## Task statement:
Return each entry exactly, so that nothing in the data differs from the original.
---------- Input ----------
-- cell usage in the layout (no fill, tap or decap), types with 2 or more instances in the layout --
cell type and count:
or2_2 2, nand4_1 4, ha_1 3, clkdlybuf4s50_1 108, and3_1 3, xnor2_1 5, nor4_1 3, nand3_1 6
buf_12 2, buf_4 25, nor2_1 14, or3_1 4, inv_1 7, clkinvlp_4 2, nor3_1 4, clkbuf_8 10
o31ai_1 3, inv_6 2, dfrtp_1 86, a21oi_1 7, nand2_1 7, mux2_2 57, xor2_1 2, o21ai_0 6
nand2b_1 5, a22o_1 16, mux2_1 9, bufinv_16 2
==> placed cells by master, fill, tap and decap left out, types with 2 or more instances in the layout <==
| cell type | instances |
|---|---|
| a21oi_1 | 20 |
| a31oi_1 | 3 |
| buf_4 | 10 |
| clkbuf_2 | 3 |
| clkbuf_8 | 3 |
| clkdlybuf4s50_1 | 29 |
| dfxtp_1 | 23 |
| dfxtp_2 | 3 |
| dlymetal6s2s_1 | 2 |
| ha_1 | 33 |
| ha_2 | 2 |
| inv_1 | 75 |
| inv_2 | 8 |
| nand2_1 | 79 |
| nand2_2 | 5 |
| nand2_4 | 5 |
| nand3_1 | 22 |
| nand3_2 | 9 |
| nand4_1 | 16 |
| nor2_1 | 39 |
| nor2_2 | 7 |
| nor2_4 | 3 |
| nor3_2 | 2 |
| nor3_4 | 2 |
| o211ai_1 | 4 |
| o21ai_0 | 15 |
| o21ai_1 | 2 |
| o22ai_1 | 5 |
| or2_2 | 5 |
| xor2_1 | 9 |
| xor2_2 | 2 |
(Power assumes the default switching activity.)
----------
## Solution to this task:
-- cell usage in the layout (no fill, tap or decap), types with 2 or more instances in the layout --
cell type and count:
or2_2 2, nand4_1 4, ha_1 3, clkdlybuf4s50_1 108, and3_1 3, xnor2_1 5, nor4_1 3, nand3_1 6
buf_12 2, buf_4 25, nor2_1 14, or3_1 4, inv_1 7, clkinvlp_4 2, nor3_1 4, clkbuf_8 10
o31ai_1 3, inv_6 2, dfrtp_1 86, a21oi_1 7, nand2_1 7, mux2_2 57, xor2_1 2, o21ai_0 6
nand2b_1 5, a22o_1 16, mux2_1 9, bufinv_16 2
==> placed cells by master, fill, tap and decap left out, types with 2 or more instances in the layout <==
| cell type | instances |
|---|---|
| a21oi_1 | 20 |
| a31oi_1 | 3 |
| buf_4 | 10 |
| clkbuf_2 | 3 |
| clkbuf_8 | 3 |
| clkdlybuf4s50_1 | 29 |
| dfxtp_1 | 23 |
| dfxtp_2 | 3 |
| dlymetal6s2s_1 | 2 |
| ha_1 | 33 |
| ha_2 | 2 |
| inv_1 | 75 |
| inv_2 | 8 |
| nand2_1 | 79 |
| nand2_2 | 5 |
| nand2_4 | 5 |
| nand3_1 | 22 |
| nand3_2 | 9 |
| nand4_1 | 16 |
| nor2_1 | 39 |
| nor2_2 | 7 |
| nor2_4 | 3 |
| nor3_2 | 2 |
| nor3_4 | 2 |
| o211ai_1 | 4 |
| o21ai_0 | 15 |
| o21ai_1 | 2 |
| o22ai_1 | 5 |
| or2_2 | 5 |
| xor2_1 | 9 |
| xor2_2 | 2 |
(Power assumes the default switching activity.)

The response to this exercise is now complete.